--- Your assignment ---
Go through the lines of the material and count the ones with the word "cells". Give that count alone.

--- Records provided ---
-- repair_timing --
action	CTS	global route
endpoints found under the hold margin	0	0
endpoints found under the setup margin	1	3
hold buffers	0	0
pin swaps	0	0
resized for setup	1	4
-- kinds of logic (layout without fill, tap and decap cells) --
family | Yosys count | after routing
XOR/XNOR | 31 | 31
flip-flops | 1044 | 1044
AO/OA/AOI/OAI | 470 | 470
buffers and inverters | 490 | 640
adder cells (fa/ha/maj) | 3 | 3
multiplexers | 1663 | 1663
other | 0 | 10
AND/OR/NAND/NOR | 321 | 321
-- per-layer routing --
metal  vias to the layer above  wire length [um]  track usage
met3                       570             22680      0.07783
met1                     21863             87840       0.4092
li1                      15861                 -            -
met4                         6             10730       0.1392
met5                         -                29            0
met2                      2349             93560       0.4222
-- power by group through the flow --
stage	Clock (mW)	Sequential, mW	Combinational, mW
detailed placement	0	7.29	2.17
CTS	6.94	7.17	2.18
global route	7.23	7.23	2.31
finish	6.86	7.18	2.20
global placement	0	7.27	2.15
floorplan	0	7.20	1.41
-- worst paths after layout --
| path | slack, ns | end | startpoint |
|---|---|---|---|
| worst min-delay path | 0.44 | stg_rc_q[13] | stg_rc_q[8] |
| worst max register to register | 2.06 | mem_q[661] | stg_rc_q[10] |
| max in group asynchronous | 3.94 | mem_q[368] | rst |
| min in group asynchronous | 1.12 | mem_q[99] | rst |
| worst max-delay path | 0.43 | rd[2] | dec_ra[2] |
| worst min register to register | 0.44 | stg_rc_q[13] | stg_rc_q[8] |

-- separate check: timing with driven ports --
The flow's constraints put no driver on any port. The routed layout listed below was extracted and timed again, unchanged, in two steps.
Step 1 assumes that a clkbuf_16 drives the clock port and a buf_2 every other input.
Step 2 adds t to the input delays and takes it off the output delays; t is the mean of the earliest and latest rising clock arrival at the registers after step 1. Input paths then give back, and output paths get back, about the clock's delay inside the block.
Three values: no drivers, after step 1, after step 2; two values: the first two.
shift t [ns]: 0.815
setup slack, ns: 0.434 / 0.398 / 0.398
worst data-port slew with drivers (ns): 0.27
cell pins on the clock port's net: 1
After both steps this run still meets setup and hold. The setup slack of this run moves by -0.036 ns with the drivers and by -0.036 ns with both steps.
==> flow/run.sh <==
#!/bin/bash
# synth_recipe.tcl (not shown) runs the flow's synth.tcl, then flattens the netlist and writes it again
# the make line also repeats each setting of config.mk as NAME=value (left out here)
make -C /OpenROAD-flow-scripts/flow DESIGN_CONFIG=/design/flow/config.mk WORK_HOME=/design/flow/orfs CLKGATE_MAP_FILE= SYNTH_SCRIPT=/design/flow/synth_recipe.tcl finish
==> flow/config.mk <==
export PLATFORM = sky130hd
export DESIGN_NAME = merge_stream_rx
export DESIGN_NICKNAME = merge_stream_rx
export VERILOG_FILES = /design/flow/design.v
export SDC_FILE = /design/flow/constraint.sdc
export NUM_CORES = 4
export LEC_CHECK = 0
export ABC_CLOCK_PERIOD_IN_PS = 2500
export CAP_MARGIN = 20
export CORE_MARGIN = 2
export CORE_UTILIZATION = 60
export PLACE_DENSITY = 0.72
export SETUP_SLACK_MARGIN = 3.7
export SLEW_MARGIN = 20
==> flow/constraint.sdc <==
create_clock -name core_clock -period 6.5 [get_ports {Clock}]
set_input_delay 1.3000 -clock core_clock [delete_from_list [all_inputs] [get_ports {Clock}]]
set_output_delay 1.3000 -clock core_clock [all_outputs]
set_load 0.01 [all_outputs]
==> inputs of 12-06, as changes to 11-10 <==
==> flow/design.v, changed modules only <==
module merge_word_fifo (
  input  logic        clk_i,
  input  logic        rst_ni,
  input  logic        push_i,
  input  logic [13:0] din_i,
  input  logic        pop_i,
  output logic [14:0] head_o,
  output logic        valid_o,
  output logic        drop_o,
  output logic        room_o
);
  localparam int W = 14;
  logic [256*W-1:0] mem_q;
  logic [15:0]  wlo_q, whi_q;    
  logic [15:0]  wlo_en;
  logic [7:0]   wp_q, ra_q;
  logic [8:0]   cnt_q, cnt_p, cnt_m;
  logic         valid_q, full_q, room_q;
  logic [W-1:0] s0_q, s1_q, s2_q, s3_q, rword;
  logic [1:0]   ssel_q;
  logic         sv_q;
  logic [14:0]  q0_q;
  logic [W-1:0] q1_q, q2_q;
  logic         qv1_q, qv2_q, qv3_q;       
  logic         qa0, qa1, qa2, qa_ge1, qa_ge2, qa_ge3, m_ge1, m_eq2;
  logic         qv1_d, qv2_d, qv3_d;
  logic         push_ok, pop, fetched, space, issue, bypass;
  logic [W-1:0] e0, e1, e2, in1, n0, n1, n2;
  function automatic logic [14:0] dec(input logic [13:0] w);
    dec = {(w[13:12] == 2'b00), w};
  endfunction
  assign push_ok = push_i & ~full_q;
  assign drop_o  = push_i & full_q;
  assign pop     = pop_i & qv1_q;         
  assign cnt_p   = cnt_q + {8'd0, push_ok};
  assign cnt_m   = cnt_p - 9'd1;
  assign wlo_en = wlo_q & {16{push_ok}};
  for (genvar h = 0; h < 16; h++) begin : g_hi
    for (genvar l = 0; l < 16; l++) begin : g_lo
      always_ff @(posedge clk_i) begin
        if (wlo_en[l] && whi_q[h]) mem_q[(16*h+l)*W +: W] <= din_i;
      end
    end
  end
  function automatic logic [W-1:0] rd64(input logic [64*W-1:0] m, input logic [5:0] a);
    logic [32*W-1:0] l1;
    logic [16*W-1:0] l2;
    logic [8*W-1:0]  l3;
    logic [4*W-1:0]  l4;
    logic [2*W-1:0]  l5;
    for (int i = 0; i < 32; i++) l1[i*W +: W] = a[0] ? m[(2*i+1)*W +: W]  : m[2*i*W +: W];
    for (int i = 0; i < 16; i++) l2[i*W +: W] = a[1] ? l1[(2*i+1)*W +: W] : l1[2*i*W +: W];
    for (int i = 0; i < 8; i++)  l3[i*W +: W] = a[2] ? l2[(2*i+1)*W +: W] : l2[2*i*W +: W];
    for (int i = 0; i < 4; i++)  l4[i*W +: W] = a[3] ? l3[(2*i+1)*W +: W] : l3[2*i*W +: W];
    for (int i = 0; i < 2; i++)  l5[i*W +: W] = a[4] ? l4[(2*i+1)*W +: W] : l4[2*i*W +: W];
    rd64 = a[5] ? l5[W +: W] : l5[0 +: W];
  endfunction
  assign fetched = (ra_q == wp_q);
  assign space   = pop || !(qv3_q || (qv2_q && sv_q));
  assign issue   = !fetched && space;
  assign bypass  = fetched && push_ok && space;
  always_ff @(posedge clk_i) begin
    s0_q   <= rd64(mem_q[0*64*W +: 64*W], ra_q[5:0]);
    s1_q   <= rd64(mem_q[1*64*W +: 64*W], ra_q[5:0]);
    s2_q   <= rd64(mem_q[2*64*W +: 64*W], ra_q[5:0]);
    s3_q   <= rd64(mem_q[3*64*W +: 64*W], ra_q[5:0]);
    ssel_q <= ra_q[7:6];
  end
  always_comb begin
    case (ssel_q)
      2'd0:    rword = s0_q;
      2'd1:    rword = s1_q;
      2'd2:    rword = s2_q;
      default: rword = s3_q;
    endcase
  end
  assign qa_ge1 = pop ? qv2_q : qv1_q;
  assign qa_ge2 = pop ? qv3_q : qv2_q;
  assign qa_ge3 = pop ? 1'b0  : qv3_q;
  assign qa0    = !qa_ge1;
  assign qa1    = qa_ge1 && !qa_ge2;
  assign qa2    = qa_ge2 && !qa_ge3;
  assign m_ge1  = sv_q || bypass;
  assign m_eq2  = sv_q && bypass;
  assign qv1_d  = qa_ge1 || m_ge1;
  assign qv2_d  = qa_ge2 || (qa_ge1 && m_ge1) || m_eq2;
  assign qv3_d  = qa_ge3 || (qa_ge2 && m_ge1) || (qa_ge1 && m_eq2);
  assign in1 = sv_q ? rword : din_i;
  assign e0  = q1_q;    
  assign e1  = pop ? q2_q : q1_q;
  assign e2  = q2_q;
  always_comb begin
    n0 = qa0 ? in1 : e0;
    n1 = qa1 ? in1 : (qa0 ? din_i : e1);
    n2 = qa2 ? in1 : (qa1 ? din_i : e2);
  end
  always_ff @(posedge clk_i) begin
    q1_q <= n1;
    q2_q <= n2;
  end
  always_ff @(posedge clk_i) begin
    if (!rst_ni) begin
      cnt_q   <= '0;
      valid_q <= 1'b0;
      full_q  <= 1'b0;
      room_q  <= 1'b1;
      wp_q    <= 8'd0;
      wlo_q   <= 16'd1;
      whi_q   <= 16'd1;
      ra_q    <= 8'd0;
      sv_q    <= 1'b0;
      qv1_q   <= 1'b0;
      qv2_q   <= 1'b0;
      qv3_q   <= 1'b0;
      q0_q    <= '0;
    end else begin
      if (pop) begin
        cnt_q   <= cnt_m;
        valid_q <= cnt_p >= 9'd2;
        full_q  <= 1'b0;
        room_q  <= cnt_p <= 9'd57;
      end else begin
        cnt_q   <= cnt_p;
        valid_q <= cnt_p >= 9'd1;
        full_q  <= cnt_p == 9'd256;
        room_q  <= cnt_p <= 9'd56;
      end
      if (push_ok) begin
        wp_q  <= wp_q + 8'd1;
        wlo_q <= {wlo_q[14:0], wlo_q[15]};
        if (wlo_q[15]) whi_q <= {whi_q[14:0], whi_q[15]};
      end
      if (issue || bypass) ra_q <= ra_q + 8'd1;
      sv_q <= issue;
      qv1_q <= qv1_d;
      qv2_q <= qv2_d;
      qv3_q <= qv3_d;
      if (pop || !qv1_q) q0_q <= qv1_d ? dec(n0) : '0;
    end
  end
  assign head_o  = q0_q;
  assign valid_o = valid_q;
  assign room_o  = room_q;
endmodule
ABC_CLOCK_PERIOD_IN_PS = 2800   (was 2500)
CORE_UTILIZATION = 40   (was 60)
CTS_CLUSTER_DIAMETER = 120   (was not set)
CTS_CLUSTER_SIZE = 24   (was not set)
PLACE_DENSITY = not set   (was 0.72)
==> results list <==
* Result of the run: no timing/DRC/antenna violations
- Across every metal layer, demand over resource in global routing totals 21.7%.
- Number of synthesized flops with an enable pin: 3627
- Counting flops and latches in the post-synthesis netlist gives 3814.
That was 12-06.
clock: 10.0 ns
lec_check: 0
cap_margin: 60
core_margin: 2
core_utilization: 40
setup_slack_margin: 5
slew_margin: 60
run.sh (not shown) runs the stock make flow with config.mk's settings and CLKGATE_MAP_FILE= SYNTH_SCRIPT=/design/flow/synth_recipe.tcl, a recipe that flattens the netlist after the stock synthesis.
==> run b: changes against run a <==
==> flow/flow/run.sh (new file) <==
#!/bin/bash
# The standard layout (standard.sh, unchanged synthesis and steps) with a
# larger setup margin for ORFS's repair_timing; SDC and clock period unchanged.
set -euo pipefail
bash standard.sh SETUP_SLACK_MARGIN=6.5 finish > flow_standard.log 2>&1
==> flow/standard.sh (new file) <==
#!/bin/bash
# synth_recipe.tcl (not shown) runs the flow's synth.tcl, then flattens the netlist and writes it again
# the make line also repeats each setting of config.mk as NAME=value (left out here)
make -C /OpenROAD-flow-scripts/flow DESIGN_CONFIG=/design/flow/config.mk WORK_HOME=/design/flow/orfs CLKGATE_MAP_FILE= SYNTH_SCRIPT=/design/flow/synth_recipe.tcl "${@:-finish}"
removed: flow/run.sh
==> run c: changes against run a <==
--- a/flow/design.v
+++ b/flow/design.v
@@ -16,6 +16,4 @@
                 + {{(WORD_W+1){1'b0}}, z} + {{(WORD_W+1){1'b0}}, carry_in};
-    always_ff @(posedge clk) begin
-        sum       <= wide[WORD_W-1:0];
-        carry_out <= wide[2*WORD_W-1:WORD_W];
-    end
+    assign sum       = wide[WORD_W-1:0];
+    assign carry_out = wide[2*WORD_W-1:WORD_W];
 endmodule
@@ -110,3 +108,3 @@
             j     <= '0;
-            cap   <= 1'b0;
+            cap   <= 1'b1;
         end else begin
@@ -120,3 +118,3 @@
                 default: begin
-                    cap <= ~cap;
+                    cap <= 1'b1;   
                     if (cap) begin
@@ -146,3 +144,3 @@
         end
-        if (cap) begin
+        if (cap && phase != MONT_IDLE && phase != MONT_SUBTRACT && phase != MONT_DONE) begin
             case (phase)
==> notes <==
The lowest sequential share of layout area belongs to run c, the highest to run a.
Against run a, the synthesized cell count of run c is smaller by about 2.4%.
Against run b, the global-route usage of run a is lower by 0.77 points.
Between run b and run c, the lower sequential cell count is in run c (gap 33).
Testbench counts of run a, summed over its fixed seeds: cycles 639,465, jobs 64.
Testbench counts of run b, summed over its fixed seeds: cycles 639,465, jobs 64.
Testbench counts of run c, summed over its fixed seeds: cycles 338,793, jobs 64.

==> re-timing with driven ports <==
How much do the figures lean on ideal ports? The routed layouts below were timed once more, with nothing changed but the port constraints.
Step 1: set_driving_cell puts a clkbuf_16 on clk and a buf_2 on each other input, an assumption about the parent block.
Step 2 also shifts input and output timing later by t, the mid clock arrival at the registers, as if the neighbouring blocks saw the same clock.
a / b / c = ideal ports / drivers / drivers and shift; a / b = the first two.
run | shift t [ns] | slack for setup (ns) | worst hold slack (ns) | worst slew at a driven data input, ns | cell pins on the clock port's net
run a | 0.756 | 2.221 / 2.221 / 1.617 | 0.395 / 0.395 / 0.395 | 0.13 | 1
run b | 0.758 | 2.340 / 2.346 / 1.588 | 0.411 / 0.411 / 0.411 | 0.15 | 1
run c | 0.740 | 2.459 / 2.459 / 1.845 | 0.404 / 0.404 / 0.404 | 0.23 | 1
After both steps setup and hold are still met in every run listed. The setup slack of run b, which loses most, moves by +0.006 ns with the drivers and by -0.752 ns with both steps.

--- Expected answer ---
2